Boteach last week said the ad was a response to Rice criticizing Netanyahu. The Israeli leader was preparing to speak to Congress and request that Americans not support a nuclear deal with Iran being brokered by the Obama administration.
But Jewish groups and Netanyahu himself repudiated the Boteach ad as an unwarranted personal attack.
Boteach last week apologized generally for what he called a poor choice of words. He addressed Rice by name this week with his op-ed for the Post, written as a letter of apology.
"I'm not the issue, and my ego's not the issue, and if I did something wrong I have to confess it and make it right," Boteach said on Wednesday. "The issue is Iran. The issue is a genocide against the Jewish people. The issue is the spiritual leader of their government,
who tweeted that Israel has no cure except to be annihilated.
"The issue is a government that sponsors more terrorism than any other in the world," said Boteach, adding that "one Holocaust was quite enough, and
now we're being threatened with a second."
"So I have to communicate my message," he said. "I don't retract the message.
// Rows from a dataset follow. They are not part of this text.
--- src/rtl/alu8_pkg.sv ---
package alu8_pkg;

  localparam int unsigned SEL_W = 4;

  typedef enum logic [SEL_W-1:0] {
    OP_ADD  = 4'd0,
    OP_SUB  = 4'd1,
    OP_MUL  = 4'd2,
    OP_SHL  = 4'd3,
    OP_ROR  = 4'd4,
    OP_AND  = 4'd5,
    OP_OR   = 4'd6,
    OP_XOR  = 4'd7,
    OP_NAND = 4'd8,
    OP_NOT  = 4'd9
  } alu_op_e;

endpackage

--- src/rtl/alu8_arith.sv ---
module alu8_arith #(
  parameter int unsigned W = 8
) (
  input  logic [W-1:0] opd_a,
  input  logic [W-1:0] opd_b,
  output logic [W-1:0] sum,
  output logic [W-1:0] diff,
  output logic [W-1:0] prod
);

  // partial products, each already truncated to W bits
  logic [W-1:0] pp  [W];
  logic [W-1:0] acc [W+1];

  assign sum  = opd_a + opd_b;
  assign diff = opd_a - opd_b;

  assign acc[0] = '0;
  for (genvar k = 0; k < W; k++) begin : g_pp
    assign pp[k]    = opd_b[k] ? (opd_a << k) : '0;
    assign acc[k+1] = acc[k] + pp[k];
  end

  assign prod = acc[W];

endmodule

--- src/rtl/alu8_shift.sv ---
module alu8_shift #(
  parameter int unsigned W = 8
) (
  input  logic [W-1:0] opd_a,
  input  logic [W-1:0] opd_b,
  output logic [W-1:0] shl,
  output logic [W-1:0] ror
);

  localparam int unsigned SH_W = $clog2(W);

  logic [W-1:0] shl_st [SH_W+1];
  logic [W-1:0] ror_st [SH_W+1];
  logic         shl_over;

  assign shl_st[0] = opd_a;
  assign ror_st[0] = opd_a;

  // log2(W) stages, stage k moves by 2^k when amount bit k is set
  for (genvar k = 0; k < SH_W; k++) begin : g_stage
    localparam int unsigned D = 1 << k;
    assign shl_st[k+1] = opd_b[k] ? {shl_st[k][W-1-D:0], {D{1'b0}}} : shl_st[k];
    assign ror_st[k+1] = opd_b[k] ? {ror_st[k][D-1:0], ror_st[k][W-1:D]} : ror_st[k];
  end

  // any amount bit at or above log2(W) means the shift runs past the width
  assign shl_over = |opd_b[W-1:SH_W];

  assign shl = shl_over ? '0 : shl_st[SH_W];
  assign ror = ror_st[SH_W];

endmodule

--- src/rtl/alu8_logic.sv ---
module alu8_logic #(
  parameter int unsigned W = 8
) (
  input  logic [W-1:0] opd_a,
  input  logic [W-1:0] opd_b,
  output logic [W-1:0] and_o,
  output logic [W-1:0] or_o,
  output logic [W-1:0] xor_o,
  output logic [W-1:0] nand_o,
  output logic [W-1:0] not_o
);

  assign and_o  = opd_a & opd_b;
  assign or_o   = opd_a | opd_b;
  assign xor_o  = opd_a ^ opd_b;
  assign nand_o = ~and_o;
  assign not_o  = ~opd_a;

endmodule

--- src/rtl/alu8_core.sv ---
module alu8_core
  import alu8_pkg::*;
#(
  parameter int unsigned W          = 8,
  parameter bit          REGISTERED = 1'b1
) (
  input  logic             clk,
  input  logic             rst_sync,
  input  logic [W-1:0]     opd_a,
  input  logic [W-1:0]     opd_b,
  input  logic [SEL_W-1:0] op_sel,
  output logic [W-1:0]     result
);

  logic [W-1:0] sum, diff, prod;
  logic [W-1:0] shl, ror;
  logic [W-1:0] and_o, or_o, xor_o, nand_o, not_o;
  logic [W-1:0] result_nxt;

  alu8_arith #(.W(W)) u_arith (
    .opd_a (opd_a),
    .opd_b (opd_b),
    .sum   (sum),
    .diff  (diff),
    .prod  (prod)
  );

  alu8_shift #(.W(W)) u_shift (
    .opd_a (opd_a),
    .opd_b (opd_b),
    .shl   (shl),
    .ror   (ror)
  );

  alu8_logic #(.W(W)) u_logic (
    .opd_a  (opd_a),
    .opd_b  (opd_b),
    .and_o  (and_o),
    .or_o   (or_o),
    .xor_o  (xor_o),
    .nand_o (nand_o),
    .not_o  (not_o)
  );

  // function select
  always_comb begin
    case (op_sel)
      OP_ADD:  result_nxt = sum;
      OP_SUB:  result_nxt = diff;
      OP_MUL:  result_nxt = prod;
      OP_SHL:  result_nxt = shl;
      OP_ROR:  result_nxt = ror;
      OP_AND:  result_nxt = and_o;
      OP_OR:   result_nxt = or_o;
      OP_XOR:  result_nxt = xor_o;
      OP_NAND: result_nxt = nand_o;
      OP_NOT:  result_nxt = not_o;
      default: result_nxt = '0;
    endcase
  end

  if (REGISTERED) begin : g_reg
    logic [W-1:0] result_q;
    always_ff @(posedge clk) begin
      if (rst_sync) begin
        result_q <= '0;
      end else begin
        result_q <= result_nxt;
      end
    end
    assign result = result_q;
  end else begin : g_comb
    assign result = result_nxt;
  end

endmodule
All of us have a blind spot to genocide, which is why there were so many — I list the eight or nine genocides in the 20th century, beginning of the 21st century, in that Washington Post column.
"And the United States government, which is now in negotiations with Iran that will allow them a very significant and highly dangerous nuclear infrastructure, needs to get serious about not appeasing this government," said Boteach. "I don't retract from that at all."